[Stored data]
_ _ _ _ _ _ _

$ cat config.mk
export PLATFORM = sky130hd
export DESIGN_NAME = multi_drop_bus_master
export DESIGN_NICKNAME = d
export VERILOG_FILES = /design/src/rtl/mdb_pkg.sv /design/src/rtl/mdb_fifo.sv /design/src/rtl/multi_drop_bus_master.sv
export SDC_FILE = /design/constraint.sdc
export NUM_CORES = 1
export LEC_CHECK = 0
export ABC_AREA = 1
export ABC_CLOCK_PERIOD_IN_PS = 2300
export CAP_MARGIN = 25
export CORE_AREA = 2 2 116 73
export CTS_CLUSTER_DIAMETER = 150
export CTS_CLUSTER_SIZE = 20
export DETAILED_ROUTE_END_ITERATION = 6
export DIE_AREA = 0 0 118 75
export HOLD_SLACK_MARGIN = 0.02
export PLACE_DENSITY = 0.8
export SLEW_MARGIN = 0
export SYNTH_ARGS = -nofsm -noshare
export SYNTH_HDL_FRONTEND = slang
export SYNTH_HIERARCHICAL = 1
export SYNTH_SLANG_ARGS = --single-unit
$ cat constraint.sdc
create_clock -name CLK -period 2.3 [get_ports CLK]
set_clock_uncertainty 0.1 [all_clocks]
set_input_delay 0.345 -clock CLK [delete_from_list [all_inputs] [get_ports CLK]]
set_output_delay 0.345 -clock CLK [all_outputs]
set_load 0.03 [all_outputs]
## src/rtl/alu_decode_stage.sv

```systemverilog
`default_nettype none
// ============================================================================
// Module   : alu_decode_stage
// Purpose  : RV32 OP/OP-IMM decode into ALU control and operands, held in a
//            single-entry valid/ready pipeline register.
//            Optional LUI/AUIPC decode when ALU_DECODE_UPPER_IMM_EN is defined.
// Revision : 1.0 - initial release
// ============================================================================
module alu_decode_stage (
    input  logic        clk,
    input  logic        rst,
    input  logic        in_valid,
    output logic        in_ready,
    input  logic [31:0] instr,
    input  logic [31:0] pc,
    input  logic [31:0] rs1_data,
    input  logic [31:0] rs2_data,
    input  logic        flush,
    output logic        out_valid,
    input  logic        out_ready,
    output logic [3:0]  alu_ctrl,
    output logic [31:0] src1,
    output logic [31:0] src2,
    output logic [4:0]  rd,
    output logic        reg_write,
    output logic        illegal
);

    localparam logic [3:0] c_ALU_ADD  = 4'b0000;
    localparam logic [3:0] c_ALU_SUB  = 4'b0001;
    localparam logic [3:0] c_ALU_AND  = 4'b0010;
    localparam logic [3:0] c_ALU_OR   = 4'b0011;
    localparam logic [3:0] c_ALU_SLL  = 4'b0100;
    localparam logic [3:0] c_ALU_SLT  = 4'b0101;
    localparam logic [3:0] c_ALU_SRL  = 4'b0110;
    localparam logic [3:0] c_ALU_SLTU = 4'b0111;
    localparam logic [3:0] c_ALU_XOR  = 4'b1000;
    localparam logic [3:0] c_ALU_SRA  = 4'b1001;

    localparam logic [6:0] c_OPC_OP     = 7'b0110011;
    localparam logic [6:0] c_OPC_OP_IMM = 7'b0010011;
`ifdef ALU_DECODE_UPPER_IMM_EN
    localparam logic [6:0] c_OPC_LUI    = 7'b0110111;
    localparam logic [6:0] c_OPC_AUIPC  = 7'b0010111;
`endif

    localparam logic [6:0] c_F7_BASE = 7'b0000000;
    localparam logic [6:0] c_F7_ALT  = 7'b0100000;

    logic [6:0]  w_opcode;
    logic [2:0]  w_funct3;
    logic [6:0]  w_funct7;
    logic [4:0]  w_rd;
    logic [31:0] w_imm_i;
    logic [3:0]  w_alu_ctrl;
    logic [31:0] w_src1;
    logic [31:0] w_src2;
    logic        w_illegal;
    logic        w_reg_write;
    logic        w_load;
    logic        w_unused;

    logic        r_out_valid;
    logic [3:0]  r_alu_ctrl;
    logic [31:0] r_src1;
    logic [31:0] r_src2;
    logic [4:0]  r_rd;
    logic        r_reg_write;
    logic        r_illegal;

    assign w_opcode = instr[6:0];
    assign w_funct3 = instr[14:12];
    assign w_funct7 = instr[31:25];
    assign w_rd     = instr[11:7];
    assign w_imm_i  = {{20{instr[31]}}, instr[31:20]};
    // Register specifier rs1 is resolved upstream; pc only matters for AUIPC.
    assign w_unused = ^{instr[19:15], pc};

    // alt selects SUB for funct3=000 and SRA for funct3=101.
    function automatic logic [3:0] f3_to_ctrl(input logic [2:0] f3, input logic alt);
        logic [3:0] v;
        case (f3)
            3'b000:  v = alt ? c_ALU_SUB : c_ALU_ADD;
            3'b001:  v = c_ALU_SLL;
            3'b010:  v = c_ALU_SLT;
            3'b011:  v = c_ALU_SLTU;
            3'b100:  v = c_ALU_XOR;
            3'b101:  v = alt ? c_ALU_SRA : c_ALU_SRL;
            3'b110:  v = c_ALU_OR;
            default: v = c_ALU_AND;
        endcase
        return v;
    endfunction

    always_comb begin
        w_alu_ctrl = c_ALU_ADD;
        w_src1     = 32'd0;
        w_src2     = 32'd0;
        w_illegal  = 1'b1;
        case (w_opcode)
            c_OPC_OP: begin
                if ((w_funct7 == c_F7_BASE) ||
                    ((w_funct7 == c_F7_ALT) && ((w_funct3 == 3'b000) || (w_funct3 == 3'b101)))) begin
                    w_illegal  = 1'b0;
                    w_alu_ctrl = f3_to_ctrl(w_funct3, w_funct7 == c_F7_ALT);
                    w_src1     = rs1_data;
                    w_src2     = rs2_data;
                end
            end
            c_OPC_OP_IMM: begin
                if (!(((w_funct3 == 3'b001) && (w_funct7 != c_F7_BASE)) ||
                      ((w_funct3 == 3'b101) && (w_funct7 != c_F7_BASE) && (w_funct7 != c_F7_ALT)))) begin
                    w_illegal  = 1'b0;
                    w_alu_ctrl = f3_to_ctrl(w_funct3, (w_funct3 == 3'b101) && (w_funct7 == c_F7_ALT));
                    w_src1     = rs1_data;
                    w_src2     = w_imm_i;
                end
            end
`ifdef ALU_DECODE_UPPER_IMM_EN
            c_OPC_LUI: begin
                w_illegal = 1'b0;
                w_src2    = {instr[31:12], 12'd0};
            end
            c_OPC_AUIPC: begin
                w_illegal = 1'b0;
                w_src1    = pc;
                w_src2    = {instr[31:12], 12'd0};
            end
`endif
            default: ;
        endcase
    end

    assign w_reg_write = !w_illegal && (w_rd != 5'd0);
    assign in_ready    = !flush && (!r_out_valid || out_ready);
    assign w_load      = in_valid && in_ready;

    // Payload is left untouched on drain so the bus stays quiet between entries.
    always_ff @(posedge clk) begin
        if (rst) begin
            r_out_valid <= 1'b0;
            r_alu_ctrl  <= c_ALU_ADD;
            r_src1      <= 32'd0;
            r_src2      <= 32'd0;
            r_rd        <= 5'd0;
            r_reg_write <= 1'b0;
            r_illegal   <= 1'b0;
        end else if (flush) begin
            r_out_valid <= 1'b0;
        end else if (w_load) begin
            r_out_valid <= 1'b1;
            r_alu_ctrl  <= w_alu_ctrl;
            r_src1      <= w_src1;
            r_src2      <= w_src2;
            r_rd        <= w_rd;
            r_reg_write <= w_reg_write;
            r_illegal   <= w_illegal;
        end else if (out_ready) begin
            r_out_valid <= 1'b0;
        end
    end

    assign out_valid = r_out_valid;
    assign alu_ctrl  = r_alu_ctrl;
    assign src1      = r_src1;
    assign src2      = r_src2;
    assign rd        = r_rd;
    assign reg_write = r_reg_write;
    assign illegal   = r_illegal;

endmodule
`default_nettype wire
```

_ _ _ _ _ _ _

■ **Task directions**: Please print verbatim each line from the first line of the entries above to the line that contains "export DIE_AREA = 0 0 118 75", inclusive, and nothing more.

■ **Exercise output**:
$ cat config.mk
export PLATFORM = sky130hd
export DESIGN_NAME = multi_drop_bus_master
export DESIGN_NICKNAME = d
export VERILOG_FILES = /design/src/rtl/mdb_pkg.sv /design/src/rtl/mdb_fifo.sv /design/src/rtl/multi_drop_bus_master.sv
export SDC_FILE = /design/constraint.sdc
export NUM_CORES = 1
export LEC_CHECK = 0
export ABC_AREA = 1
export ABC_CLOCK_PERIOD_IN_PS = 2300
export CAP_MARGIN = 25
export CORE_AREA = 2 2 116 73
export CTS_CLUSTER_DIAMETER = 150
export CTS_CLUSTER_SIZE = 20
export DETAILED_ROUTE_END_ITERATION = 6
export DIE_AREA = 0 0 118 75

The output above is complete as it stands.